Friday, 25 February 2011

Importance of the scheduling priority in D-Bus

Context switches are expensive. When do they happen in D-Bus communication?

application1 sends a D-Bus message to application2 through dbus-daemon

application1 sends a D-Bus message to application2 through dbus-daemon

The kernel may perform a context switch:

  • During the sendmsg() system call, when application1 sends a D-Bus message to dbus-daemon
  • During the sendmsg() system call, when dbus-daemon sends a D-Bus message to application2
  • At the end of a time slice

I instrumented libdbus in order to trace events such as message parsing, dispatching messages in dbus-daemon,  sendmsg(), recvmsg(). I took inspiration from Federico’s performance scripts but without using strace because straced processes have a big overhead compared to the duration of events I want to measure. My instrumentation doesn’t save traced events in a file to avoid overhead as much as possible, but just keep them in memory and save them after the experiment is finished. This is triggered:

  1. when a process using libdbus exits. The save function is registered by atexit().
  2. when a process using libdbus receives a SIGUSR2 signal. The save function is registered by sigaction().
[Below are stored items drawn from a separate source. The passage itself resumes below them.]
From an optimization exercise on the open Yosys and OpenROAD flow, aimed at small area, a short achievable clock period and few clock cycles; shortcuts taken in it are not production practice.
The RTL was checked by simulation tests, not by an equivalence proof against the original design.

**run.sh**
```bash
#!/bin/bash
# synth_recipe.tcl (not shown) runs the flow's synth.tcl, then flattens the netlist and writes it again
# the make line also repeats each setting of config.mk as NAME=value (left out here)
make -C /OpenROAD-flow-scripts/flow DESIGN_CONFIG=/design/flow/config.mk WORK_HOME=/design/flow/orfs CLKGATE_MAP_FILE= SYNTH_SCRIPT=/design/flow/synth_recipe.tcl finish
```
**config.mk**
```make
export PLATFORM = sky130hd
export DESIGN_NAME = atc_decode
export DESIGN_NICKNAME = atc_decode
export VERILOG_FILES = /design/flow/design.v
export SDC_FILE = /design/flow/constraint.sdc
export NUM_CORES = 4
export LEC_CHECK = 0
export CAP_MARGIN = 20
export CORE_MARGIN = 2
export CORE_UTILIZATION = 40
export PLACE_DENSITY = 0.6
export SLEW_MARGIN = 20
```
**constraint.sdc**
```tcl
create_clock -name core_clock -period 6.0 [get_ports {clk}]
set_input_delay 1.2000 -clock core_clock [delete_from_list [all_inputs] [get_ports {clk}]]
set_output_delay 1.2000 -clock core_clock [all_outputs]
set_load 0.01 [all_outputs]
```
I collect logs generated by dbus-daemon and all D-Bus peers and feed them to plot-timeline.py to generate timelines. I estimate the overhead of logging between 3 microseconds and 5 microseconds by logging consecutively 2 events. All the experiments are run in a virtual machine with one processor.
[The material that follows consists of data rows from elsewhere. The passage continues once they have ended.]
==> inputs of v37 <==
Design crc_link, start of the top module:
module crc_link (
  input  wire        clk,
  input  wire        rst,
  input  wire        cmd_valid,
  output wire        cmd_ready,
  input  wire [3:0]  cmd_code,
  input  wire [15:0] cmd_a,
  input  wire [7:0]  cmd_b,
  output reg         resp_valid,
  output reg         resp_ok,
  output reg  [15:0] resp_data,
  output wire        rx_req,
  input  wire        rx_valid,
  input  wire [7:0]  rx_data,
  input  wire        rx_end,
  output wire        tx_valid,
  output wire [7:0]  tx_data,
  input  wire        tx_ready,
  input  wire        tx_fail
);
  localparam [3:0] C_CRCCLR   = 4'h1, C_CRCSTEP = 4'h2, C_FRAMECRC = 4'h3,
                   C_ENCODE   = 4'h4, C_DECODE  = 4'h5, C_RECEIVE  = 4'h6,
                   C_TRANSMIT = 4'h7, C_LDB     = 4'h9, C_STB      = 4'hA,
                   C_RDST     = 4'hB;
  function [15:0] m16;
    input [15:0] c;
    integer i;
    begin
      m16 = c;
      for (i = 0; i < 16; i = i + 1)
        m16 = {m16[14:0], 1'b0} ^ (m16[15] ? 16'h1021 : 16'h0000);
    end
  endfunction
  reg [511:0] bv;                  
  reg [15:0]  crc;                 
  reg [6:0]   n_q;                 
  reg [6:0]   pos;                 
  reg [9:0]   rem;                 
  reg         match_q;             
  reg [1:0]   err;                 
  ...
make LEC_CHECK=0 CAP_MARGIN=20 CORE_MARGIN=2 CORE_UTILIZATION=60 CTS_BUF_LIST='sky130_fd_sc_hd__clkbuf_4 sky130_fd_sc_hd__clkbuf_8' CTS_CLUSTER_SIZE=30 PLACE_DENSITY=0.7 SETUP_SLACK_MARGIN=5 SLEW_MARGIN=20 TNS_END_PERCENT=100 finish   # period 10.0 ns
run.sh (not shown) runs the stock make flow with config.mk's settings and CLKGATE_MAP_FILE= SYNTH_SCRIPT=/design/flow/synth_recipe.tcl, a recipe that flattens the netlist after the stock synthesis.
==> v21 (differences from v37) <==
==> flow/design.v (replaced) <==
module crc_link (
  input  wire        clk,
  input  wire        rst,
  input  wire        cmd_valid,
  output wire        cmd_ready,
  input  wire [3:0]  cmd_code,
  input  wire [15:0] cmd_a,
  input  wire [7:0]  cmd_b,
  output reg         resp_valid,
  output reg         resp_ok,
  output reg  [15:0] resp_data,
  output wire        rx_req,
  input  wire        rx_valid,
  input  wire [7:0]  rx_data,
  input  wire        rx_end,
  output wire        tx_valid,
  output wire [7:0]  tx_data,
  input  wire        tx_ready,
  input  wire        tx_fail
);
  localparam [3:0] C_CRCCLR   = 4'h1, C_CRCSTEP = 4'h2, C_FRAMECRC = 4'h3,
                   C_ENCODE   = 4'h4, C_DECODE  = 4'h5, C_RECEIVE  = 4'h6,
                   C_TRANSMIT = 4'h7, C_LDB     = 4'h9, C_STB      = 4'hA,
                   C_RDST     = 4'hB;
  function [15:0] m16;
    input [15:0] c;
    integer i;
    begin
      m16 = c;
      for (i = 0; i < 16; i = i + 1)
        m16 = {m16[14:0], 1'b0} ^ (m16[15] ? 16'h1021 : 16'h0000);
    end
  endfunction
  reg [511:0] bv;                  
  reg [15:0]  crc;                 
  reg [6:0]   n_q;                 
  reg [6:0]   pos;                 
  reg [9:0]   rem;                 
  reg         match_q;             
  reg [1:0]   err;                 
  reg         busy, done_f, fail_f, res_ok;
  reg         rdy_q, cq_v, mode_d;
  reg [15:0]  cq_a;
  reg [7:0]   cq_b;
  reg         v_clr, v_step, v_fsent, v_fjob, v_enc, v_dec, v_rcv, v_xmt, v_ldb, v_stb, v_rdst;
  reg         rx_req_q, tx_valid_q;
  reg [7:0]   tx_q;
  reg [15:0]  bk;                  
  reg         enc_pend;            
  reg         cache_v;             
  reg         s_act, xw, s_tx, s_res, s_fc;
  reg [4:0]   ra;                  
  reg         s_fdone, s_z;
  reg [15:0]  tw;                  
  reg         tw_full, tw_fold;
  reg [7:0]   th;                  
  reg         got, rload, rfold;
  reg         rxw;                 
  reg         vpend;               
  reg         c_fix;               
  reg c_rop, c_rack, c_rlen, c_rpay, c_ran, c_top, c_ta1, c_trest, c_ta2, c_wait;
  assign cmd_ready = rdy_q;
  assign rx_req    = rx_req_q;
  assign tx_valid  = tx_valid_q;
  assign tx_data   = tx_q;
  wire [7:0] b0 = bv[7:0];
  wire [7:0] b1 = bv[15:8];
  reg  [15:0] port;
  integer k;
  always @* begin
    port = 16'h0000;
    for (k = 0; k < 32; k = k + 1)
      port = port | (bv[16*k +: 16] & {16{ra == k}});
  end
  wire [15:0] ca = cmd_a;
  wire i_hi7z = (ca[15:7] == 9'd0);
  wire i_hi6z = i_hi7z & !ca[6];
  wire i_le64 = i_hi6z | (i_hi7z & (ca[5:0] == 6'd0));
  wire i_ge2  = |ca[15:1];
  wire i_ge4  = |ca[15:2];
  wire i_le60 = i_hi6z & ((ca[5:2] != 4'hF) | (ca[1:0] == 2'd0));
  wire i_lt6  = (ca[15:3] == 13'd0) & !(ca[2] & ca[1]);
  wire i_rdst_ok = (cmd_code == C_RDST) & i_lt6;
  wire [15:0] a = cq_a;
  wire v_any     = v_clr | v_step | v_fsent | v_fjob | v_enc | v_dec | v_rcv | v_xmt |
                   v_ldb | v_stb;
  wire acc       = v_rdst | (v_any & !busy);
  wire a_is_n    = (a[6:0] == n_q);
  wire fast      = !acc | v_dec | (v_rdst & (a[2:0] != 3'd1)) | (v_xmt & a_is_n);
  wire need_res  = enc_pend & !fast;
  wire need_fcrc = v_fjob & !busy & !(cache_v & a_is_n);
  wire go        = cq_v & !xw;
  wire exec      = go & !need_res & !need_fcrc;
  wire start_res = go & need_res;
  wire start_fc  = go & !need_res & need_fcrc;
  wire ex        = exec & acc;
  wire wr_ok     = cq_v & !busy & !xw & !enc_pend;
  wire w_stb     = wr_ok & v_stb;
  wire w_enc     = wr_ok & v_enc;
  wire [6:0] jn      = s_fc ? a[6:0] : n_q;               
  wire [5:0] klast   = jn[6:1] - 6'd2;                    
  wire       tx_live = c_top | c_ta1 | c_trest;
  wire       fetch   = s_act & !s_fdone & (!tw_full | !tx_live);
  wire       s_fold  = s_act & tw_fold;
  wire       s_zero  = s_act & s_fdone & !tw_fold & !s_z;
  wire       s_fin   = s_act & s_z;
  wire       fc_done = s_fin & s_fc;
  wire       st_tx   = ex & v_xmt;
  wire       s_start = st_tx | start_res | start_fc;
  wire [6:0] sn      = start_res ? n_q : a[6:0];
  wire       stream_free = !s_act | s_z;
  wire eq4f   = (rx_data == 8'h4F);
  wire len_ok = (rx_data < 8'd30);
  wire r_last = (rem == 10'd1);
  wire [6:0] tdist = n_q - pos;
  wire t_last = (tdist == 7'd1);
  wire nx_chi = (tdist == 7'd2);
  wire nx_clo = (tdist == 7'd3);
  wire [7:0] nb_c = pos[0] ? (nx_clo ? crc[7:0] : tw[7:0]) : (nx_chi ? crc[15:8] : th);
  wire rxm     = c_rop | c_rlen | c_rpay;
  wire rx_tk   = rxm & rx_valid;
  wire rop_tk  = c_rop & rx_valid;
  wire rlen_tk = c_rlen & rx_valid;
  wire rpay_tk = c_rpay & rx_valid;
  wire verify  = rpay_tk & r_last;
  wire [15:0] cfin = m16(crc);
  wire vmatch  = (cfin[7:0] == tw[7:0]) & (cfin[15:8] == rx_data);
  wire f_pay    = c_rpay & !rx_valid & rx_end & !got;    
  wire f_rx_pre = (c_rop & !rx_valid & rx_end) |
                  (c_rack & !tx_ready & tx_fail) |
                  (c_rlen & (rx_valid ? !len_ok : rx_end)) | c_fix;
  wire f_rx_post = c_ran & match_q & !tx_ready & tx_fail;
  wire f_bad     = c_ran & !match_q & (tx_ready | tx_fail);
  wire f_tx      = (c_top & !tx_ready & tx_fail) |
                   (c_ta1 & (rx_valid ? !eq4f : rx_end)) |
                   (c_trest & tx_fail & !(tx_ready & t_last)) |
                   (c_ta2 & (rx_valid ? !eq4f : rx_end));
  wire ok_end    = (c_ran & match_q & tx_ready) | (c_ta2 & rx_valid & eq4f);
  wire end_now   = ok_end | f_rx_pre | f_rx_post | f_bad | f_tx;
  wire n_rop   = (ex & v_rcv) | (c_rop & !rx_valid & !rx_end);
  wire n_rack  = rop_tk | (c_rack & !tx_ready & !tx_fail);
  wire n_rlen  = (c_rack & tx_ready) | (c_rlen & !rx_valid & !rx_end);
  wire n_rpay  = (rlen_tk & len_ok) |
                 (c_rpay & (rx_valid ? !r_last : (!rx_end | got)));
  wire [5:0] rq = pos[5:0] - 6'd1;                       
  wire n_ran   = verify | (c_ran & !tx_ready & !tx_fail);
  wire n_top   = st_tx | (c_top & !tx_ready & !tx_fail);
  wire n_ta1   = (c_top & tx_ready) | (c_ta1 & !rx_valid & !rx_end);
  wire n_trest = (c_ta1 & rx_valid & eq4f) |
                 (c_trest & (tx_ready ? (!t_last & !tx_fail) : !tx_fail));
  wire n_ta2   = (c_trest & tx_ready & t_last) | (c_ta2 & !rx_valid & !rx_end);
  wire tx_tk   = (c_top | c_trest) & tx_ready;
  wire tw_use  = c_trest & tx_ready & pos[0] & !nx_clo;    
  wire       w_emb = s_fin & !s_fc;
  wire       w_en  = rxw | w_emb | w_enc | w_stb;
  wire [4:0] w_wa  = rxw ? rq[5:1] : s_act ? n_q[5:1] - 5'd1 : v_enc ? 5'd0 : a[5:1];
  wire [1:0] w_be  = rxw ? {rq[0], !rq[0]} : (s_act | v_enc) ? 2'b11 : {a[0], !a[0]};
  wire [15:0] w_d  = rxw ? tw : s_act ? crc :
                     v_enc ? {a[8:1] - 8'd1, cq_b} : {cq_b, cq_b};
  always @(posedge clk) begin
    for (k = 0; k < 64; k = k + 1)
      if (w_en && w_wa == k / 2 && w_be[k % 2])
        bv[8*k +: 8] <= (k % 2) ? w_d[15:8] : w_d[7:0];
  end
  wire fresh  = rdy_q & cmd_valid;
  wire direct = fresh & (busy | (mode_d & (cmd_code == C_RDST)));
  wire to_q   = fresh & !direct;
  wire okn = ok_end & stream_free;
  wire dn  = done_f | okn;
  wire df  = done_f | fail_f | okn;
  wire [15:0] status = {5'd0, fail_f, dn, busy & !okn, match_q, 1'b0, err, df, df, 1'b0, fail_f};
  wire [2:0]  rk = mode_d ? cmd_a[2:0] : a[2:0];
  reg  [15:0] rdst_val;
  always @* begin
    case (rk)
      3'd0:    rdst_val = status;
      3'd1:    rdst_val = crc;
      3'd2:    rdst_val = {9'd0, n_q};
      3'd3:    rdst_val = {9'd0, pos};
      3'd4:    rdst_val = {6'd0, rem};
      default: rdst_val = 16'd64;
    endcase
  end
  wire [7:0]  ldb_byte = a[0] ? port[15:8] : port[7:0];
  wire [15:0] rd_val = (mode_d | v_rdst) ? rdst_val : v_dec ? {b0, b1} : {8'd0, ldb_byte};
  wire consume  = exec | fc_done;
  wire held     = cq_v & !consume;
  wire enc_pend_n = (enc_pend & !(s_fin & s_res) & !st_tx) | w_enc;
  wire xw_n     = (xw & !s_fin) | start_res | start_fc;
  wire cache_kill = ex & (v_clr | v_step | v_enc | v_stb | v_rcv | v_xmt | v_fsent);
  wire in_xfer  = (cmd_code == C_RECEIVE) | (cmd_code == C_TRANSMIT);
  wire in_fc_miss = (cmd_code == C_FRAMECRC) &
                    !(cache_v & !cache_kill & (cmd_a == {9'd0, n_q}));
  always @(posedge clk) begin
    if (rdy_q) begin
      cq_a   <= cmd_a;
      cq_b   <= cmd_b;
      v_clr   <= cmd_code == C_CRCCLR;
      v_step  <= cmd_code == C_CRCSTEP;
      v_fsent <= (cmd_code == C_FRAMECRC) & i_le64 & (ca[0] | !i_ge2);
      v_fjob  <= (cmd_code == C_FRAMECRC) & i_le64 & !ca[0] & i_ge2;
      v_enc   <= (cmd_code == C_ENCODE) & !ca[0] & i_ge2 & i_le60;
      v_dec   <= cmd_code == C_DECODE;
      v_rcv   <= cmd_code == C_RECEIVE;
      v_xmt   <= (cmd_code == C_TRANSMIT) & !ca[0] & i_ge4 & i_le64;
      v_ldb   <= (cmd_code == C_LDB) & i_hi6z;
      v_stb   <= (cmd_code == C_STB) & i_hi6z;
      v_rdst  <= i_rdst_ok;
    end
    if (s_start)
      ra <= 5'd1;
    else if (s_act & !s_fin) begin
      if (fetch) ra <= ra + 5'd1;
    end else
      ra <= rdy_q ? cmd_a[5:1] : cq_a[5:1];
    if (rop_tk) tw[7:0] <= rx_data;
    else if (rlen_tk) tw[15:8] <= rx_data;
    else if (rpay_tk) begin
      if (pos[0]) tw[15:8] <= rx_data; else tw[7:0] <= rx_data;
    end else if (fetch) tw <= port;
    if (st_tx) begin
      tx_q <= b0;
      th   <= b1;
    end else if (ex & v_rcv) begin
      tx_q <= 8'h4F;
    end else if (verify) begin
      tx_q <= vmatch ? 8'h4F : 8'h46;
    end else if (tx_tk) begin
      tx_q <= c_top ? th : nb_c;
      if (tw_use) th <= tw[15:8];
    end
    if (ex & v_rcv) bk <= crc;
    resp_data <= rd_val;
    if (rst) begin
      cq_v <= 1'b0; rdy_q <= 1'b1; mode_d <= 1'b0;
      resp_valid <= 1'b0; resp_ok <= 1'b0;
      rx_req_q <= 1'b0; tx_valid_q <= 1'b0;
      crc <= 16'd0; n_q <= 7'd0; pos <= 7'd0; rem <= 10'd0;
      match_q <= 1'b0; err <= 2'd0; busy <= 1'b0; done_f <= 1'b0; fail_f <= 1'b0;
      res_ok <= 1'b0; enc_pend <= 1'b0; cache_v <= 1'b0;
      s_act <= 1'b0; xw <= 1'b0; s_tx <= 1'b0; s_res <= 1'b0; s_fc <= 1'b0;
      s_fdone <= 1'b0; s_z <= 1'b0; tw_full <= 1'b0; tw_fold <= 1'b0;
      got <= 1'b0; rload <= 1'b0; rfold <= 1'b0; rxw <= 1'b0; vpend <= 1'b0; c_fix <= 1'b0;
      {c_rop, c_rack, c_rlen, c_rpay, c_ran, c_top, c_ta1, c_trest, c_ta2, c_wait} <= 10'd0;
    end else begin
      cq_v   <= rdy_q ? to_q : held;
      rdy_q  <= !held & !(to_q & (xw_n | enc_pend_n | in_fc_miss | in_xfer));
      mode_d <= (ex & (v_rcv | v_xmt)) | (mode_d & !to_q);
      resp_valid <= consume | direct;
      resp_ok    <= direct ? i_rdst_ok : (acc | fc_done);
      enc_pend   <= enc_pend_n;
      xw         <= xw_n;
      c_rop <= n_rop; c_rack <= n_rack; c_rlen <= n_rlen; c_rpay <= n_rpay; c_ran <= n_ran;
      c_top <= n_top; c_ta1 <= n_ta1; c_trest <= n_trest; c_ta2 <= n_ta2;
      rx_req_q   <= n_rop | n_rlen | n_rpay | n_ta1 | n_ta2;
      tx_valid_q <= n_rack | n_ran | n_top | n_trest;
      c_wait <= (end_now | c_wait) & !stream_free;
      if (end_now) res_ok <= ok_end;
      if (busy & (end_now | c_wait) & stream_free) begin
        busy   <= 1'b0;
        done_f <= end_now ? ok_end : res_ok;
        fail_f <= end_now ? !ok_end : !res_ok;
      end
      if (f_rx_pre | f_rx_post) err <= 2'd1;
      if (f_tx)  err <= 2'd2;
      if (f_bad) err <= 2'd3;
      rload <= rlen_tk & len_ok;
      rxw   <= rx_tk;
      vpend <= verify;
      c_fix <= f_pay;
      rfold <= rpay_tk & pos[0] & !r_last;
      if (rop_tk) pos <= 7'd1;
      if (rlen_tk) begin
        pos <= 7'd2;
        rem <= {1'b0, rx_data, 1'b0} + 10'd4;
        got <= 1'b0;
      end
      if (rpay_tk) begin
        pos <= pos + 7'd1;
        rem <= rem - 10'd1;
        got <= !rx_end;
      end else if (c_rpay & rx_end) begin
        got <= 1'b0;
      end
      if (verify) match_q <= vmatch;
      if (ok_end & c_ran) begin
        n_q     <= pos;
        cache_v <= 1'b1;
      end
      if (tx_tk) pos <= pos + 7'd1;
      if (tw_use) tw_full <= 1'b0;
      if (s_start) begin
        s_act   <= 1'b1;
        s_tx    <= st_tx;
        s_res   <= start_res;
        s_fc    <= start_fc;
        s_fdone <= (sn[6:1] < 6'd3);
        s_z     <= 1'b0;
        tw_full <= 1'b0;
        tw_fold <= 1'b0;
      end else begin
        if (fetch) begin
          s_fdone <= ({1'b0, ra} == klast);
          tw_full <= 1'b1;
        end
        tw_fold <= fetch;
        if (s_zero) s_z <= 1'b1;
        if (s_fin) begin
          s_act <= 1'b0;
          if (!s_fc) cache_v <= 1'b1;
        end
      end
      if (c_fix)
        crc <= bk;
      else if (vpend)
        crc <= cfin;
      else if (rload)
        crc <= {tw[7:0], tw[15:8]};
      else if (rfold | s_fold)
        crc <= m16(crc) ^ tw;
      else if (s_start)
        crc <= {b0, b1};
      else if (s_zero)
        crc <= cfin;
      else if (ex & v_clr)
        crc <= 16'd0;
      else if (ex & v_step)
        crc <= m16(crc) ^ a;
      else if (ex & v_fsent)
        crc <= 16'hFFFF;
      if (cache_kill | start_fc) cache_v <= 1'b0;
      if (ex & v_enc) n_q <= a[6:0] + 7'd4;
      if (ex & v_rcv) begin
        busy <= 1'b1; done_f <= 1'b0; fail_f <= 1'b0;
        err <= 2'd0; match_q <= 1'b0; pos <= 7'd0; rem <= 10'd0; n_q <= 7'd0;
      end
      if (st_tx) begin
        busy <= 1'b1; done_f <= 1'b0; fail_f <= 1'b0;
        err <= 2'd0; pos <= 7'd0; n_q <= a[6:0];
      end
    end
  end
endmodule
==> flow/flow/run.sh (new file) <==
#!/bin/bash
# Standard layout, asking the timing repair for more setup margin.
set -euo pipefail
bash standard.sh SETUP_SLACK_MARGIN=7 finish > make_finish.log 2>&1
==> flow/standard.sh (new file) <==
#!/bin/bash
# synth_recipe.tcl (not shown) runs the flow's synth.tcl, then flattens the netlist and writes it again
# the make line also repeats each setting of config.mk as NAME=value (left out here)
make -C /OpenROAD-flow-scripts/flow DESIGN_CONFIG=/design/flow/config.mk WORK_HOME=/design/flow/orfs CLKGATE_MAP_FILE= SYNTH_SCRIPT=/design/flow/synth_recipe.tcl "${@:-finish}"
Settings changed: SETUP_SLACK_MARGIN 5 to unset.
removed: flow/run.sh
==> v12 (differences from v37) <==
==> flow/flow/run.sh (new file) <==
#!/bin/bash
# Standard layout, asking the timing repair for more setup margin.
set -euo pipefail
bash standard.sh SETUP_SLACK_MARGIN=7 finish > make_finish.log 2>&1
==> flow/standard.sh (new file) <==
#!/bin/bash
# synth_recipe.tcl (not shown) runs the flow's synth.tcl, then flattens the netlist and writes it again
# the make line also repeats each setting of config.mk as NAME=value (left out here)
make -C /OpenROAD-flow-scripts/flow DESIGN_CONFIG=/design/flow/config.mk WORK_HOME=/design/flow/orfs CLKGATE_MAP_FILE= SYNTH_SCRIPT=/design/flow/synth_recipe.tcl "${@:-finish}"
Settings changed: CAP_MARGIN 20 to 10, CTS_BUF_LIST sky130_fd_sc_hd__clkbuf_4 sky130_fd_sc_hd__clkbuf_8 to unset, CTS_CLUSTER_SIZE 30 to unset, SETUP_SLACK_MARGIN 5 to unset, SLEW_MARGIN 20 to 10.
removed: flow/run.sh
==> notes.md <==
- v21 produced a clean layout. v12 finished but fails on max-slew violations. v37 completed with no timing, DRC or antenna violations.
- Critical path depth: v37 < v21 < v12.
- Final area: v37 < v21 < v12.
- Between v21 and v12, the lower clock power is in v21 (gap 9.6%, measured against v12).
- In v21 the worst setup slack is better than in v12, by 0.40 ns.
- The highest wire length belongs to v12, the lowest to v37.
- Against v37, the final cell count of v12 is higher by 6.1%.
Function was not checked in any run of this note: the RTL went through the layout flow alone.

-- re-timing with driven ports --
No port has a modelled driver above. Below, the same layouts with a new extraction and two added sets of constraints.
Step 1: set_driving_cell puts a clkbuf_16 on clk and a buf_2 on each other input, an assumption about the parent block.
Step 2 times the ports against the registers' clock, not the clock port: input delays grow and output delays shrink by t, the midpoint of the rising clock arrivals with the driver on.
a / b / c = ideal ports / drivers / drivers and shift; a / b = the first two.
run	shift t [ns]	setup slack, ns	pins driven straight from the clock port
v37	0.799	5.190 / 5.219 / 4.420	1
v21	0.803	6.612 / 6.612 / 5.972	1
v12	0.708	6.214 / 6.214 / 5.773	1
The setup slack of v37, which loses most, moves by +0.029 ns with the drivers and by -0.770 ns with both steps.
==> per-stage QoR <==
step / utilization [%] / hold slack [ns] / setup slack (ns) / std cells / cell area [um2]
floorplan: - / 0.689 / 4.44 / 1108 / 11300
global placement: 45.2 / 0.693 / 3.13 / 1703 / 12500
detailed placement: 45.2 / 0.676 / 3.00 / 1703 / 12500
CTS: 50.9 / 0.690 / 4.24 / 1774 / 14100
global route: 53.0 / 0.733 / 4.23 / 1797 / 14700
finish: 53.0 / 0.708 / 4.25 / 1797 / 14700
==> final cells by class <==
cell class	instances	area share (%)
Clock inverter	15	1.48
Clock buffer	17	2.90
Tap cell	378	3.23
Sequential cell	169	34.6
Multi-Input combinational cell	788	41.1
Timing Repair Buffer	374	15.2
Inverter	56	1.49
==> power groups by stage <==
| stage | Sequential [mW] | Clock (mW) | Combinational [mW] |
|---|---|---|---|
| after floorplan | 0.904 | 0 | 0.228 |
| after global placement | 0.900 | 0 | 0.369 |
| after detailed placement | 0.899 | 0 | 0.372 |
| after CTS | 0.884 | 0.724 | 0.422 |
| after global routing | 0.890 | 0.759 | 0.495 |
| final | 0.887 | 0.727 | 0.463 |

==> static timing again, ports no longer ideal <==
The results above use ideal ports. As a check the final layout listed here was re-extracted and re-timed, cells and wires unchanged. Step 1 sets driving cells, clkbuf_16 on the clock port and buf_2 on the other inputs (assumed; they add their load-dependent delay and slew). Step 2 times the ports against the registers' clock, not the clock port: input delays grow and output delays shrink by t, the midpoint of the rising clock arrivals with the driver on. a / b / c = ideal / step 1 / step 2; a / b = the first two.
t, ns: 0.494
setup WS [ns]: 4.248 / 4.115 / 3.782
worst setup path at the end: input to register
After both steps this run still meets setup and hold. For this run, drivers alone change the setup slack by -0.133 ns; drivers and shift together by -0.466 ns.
This design comes from an exercise in tuning for a short achievable clock period and few clock cycles per item on the open sky130 flow, not from production work. Function was checked by simulation only, so behaviour that the tests miss may differ from the original. Power is estimated from default activity; no workload was simulated.

## config.mk

```make
export PLATFORM = sky130hd
export DESIGN_NAME = nezoba_core
export DESIGN_NICKNAME = nezoba_core
export VERILOG_FILES = /design/flow/design.v
export SDC_FILE = /design/flow/constraint.sdc
export NUM_CORES = 4
export LEC_CHECK = 0
export CAP_MARGIN = 20
export CORE_MARGIN = 2
export CORE_UTILIZATION = 40
export PLACE_DENSITY = 0.6
export SLEW_MARGIN = 20
```

## constraint.sdc

```tcl
create_clock -name core_clock -period 11.0 [get_ports {clk}]
set_input_delay 2.2000 -clock core_clock [delete_from_list [all_inputs] [get_ports {clk}]]
set_output_delay 2.2000 -clock core_clock [all_outputs]
set_load 0.01 [all_outputs]
```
Experiment #1: a D-Bus signal delivered to 10 recipients

I sent one D-Bus signal with dbus-send and received by 10 dbus-monitor. You can reuse this script.

In this experiment, dbus-send was context switched off during the send() system call and that system call returned after dbus-daemon received the message, sent it to the 10 recipients, and all of them received it.

We can see dbus-daemon iterating over every recipients and sending the message on each recipient’s socket.

There is 12 context switches in this experiment:

  • 1 context switch from the sender to dbus-daemon
  • 10 context switches to each recipient
  • 1 final context switch to the sender

Experiment #2: 10 D-Bus signal delivered to 10 recipients

It is the same experiment as before but the sender emits 10 D-Bus signals (as fast as it could) instead of a single one. dbus-send cannot do that, so I used dbus-ping-pong.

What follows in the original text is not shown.